Things might be simpler than they seem

30 min
Junior - Experienced
New talk!

Abstract

When you're new to development existing frameworks can seem magical and you sometimes have the feeling that you'll never be able to build something like this on your own. This talk will take the magic out of a prominent library. We will look at the basic principles that are used so that you can understand what happens behind the scenes. With this, you will be able to implement it yourself afterward and maybe even tweak it a bit more. You are now a library developer!

Description

In this talk, I will implement a very basic version of Redux with the tools that React offers today. The essence of Redux can be achieved with just a few lines of useContext and useReducer. If we sprinkle some types in there as well you get an even better development experience. With all that in place, we can have a look at how we can compose the core building blocks into accessible APIs.

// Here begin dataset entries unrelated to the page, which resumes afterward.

### config.mk
export PLATFORM = sky130hd
export DESIGN_NAME = act_unpacker
export DESIGN_NICKNAME = d
export VERILOG_FILES = /design/src/rtl/act_unpacker.sv
export SDC_FILE = /design/constraint.sdc
export NUM_CORES = 1
export LEC_CHECK = 0
export BUFFER_PORTS_ARGS = -buffer_cell sky130_fd_sc_hd__buf_2
export CORE_MARGIN = 3
export CORE_UTILIZATION = 55
export DETAILED_ROUTE_END_ITERATION = 8
export GPL_TIMING_DRIVEN = 0
export PLACE_DENSITY = 0.77
export SYNTH_ARGS = -nofsm -noshare
export SYNTH_HDL_FRONTEND = slang
export SYNTH_SLANG_ARGS = --single-unit
### constraint.sdc
create_clock -name clk -period 8.4 [get_ports clk]
set_input_delay 1.26 -clock clk [delete_from_list [all_inputs] [get_ports clk]]
set_output_delay 1.26 -clock clk [all_outputs]
set_load 0.01 [all_outputs]
### src/rtl/act_unpacker.sv
// act_unpacker: streaming int8 activation unpacker for the KWS CFU input path.
// Takes one 32-bit word holding up to four packed int8 lanes and emits one
// 32-bit operand per cycle: (sign-extended lane + offset) << shift.
//
// State table:
//   state | meaning
//   IDLE  | no word held; ready to accept
//   EMIT  | word held; lane idx_q is presented on out_data
//
// Ports:
//   clk, reset            clock, asynchronous active-high reset
//   in_valid/in_ready     input word handshake
//   in_data, in_count     packed lanes (lane0 = [7:0]) and valid lane count
//   cfg_offset, cfg_shift per-word offset and left shift, sampled on accept
//   flush                 synchronous discard of the held word
//   out_valid/out_ready   output operand handshake
//   out_data, out_last    operand and final-lane marker
//   busy                  a word is held
module act_unpacker #(
    parameter int LANES = 4
) (
    input  logic        clk,
    input  logic        reset,
    input  logic        in_valid,
    output logic        in_ready,
    input  logic [31:0] in_data,
    input  logic [2:0]  in_count,
    input  logic [31:0] cfg_offset,
    input  logic [3:0]  cfg_shift,
    input  logic        flush,
    output logic        out_valid,
    input  logic        out_ready,
    output logic [31:0] out_data,
    output logic        out_last,
    output logic        busy
);

    typedef enum logic {
        IDLE = 1'b0,
        EMIT = 1'b1
    } state_t;

    state_t      state_q, state_d;
    logic [31:0] word_q, word_d;
    logic [31:0] off_q, off_d;
    logic [2:0]  cnt_q, cnt_d;
    logic [3:0]  sh_q, sh_d;
    logic [1:0]  idx_q, idx_d;

    logic [7:0]  lane;
    logic [31:0] lane_sext;
    logic [31:0] sum;
    logic [2:0]  cnt_norm;
    logic        accept;
    logic        xfer;

    always_comb begin
        lane = word_q[7:0];
        case (idx_q)
            2'd0: lane = word_q[7:0];
            2'd1: lane = word_q[15:8];
            2'd2: lane = word_q[23:16];
            2'd3: lane = word_q[31:24];
            default: lane = word_q[7:0];
        endcase
    end

    // Output path is a function of registers only; the add wraps and the
    // shift drops bits above bit 31.
    assign lane_sext = {{24{lane[7]}}, lane};
    assign sum       = lane_sext + off_q;
    assign out_data  = sum << sh_q;

    assign out_valid = (state_q == EMIT);
    assign busy      = out_valid;
    assign out_last  = out_valid && ({1'b0, idx_q} == (cnt_q - 3'd1));

    assign xfer   = out_valid && out_ready;
    // out_ready feeds in_ready directly so a new word can load in the same
    // cycle the last lane leaves, giving bubble-free back-to-back words.
    assign in_ready = !reset && !flush && ((state_q == IDLE) || (xfer && out_last));
    assign accept   = in_valid && in_ready;

    assign cnt_norm = ((in_count == 3'd0) || (in_count > 3'(LANES))) ? 3'(LANES) : in_count;

    always_comb begin
        state_d = state_q;
        word_d  = word_q;
        off_d   = off_q;
        cnt_d   = cnt_q;
        sh_d    = sh_q;
        idx_d   = idx_q;
        if (flush) begin
            state_d = IDLE;
            idx_d   = 2'd0;
        end else begin
            if (xfer && !out_last) begin
                idx_d = idx_q + 2'd1;
            end else if (xfer && out_last) begin
                state_d = IDLE;
                idx_d   = 2'd0;
            end
            // A load on the final transfer overrides the return to IDLE.
            if (accept) begin
                word_d  = in_data;
                cnt_d   = cnt_norm;
                off_d   = cfg_offset;
                sh_d    = cfg_shift;
                idx_d   = 2'd0;
                state_d = EMIT;
            end
        end
    end

    always_ff @(posedge clk or posedge reset) begin
        if (reset) begin
            state_q <= IDLE;
            word_q  <= 32'd0;
            off_q   <= 32'd0;
            cnt_q   <= 3'd0;
            sh_q    <= 4'd0;
            idx_q   <= 2'd0;
        end else begin
            state_q <= state_d;
            word_q  <= word_d;
            off_q   <= off_d;
            cnt_q   <= cnt_d;
            sh_q    <= sh_d;
            idx_q   <= idx_d;
        end
    end

endmodule
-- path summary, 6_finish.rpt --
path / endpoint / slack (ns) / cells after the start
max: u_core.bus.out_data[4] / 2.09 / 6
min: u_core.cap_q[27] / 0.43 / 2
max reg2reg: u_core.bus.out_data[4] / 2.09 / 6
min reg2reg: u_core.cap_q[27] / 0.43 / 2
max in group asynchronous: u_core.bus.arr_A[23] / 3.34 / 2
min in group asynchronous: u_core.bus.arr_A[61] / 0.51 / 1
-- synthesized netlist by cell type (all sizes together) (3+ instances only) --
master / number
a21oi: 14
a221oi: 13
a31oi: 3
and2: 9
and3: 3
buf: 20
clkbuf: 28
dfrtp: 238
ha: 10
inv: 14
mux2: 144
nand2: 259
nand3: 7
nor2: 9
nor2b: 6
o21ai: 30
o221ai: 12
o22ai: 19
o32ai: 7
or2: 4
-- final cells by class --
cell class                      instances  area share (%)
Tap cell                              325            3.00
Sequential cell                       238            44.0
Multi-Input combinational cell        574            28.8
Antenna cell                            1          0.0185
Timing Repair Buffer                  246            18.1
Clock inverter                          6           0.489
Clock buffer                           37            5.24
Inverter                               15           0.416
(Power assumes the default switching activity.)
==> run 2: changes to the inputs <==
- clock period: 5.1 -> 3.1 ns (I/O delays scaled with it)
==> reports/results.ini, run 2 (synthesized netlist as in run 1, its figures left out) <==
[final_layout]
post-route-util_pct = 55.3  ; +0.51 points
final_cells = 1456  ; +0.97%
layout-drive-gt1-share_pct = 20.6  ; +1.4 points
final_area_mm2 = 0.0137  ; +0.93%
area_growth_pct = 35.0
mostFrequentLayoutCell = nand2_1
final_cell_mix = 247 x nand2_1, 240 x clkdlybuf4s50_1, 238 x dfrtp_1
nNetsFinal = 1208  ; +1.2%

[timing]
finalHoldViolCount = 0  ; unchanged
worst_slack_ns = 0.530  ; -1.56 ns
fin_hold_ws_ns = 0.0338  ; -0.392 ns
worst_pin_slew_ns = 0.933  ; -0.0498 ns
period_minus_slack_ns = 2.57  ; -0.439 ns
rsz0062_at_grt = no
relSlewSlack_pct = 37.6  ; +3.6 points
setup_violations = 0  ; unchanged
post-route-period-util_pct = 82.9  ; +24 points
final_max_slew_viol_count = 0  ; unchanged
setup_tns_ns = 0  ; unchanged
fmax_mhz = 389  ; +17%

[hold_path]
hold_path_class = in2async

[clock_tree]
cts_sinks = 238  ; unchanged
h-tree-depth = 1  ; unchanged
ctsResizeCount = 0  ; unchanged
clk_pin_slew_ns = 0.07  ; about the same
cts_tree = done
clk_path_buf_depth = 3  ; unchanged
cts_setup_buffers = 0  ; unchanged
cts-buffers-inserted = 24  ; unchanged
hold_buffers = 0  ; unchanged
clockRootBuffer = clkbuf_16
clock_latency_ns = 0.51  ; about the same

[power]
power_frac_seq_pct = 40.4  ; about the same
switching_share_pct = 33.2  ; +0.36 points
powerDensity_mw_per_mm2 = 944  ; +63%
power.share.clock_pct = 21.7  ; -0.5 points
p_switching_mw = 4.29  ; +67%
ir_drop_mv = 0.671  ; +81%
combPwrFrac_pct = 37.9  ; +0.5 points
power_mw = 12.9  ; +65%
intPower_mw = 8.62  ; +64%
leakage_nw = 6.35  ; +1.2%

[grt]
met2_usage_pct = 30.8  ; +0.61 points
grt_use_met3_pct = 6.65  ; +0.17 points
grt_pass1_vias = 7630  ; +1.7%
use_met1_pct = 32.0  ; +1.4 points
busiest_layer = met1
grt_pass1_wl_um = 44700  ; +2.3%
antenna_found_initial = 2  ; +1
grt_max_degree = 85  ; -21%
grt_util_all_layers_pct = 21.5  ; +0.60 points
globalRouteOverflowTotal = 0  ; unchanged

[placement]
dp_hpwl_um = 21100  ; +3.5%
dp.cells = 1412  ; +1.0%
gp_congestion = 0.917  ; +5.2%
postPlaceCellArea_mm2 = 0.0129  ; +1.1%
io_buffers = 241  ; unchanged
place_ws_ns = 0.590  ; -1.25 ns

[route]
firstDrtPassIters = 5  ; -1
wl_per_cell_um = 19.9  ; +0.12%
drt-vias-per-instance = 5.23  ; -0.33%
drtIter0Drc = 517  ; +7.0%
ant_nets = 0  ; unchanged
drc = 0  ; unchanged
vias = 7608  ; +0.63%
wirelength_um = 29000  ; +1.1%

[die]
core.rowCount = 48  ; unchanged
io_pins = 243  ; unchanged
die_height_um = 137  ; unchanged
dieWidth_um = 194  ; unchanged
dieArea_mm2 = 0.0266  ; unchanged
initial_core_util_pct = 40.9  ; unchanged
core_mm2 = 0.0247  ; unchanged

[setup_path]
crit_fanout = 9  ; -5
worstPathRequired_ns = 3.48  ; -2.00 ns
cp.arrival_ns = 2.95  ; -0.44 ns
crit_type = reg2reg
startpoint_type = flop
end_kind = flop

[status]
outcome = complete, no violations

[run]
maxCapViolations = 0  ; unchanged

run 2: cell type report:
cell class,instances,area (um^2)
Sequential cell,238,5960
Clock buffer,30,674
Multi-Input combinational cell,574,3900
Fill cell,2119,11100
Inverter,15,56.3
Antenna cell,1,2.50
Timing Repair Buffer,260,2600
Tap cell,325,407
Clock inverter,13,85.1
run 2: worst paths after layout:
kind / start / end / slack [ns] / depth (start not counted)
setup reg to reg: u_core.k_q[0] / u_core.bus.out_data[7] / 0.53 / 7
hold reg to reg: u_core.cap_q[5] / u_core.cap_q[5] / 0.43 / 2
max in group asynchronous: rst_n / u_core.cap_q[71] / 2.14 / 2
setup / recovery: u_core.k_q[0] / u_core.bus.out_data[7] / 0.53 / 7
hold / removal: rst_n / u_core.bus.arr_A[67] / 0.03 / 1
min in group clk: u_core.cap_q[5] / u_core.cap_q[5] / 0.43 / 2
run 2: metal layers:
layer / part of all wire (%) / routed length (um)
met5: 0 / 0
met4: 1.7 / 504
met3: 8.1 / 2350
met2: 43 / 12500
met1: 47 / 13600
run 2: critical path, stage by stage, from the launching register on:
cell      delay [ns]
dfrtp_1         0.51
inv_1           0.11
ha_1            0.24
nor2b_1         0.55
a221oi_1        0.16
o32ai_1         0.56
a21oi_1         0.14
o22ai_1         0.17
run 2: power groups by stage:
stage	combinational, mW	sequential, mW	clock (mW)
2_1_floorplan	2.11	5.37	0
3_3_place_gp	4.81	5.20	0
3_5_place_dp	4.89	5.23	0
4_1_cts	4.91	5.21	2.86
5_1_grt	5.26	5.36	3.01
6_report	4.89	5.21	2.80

As a tech lead at Signavio I've done this to demystify Redux for junior developers. We do this in mob-programming sessions where I often as a lot of questions and guide junior developers towards the solution. This shows them that even very popular libraries can be built using rather simple methods. I do this to make building new things more accessible. By regularly showing our junior developers that cool stuff doesn't have to be complicated I encourage them to build new things on their own.

Outline

1. Redux and why it seems so complicated

We shortly explore the redux ecosystem. When people think redux they often immediately also think about libraries such as redux-thunk or redux-saga. I want to challenge people to not always start with everything possible but re-evaluate whether they need something or not. This requires an understanding of what all these extra plugins do. However, if you're required to understand everything before you start that is a hen and egg problem. Junior developers sometimes do not fully understand all plugins and therefore it becomes very hard to understand the core.

2. Exploring the essence

In this section, I will try to peel away the plugins. I'll do this by providing a short example of what people use a plugin for and why this isn't always necessary. This should already help the audience better understand the motivation for the talk.

3. Redux and React

After we have unraveled everything it is now time to look at the building blocks. For redux I think these are the concept of a store, the connect method and dispatching actions. I will highlight how a store is also just state with some methods on top that you might never need in your application. We will go on by introducing the useReducer hook that will be used for the core. This hook already gives us most of what we need; a state and a dispatch method. Now we only need to make these parts accessible in our application. For that, we can useContext. We're essentially done but I will also show how a connect higher-order component, and reduceReducers method can be built in just a couple of lines of code.

4. Taking this even further

Since we now understand the core of our implementation and have based it purely on standard React functionality we can build even nicer things on top. I'll show how we can use composition to build some custom hooks for our state. Given that a TODO app is the standard demo application I will build a useTodos hook that features todos (the state) and addTodo and removeTodo handlers that internally connect to the state. This is an example of how knowledge of the core can be used for information hiding. As the last food for thought, I will challenge the idea that an application should only have one store. With our approach, we can encapsulate data from each other and only use certain stores when they are really needed.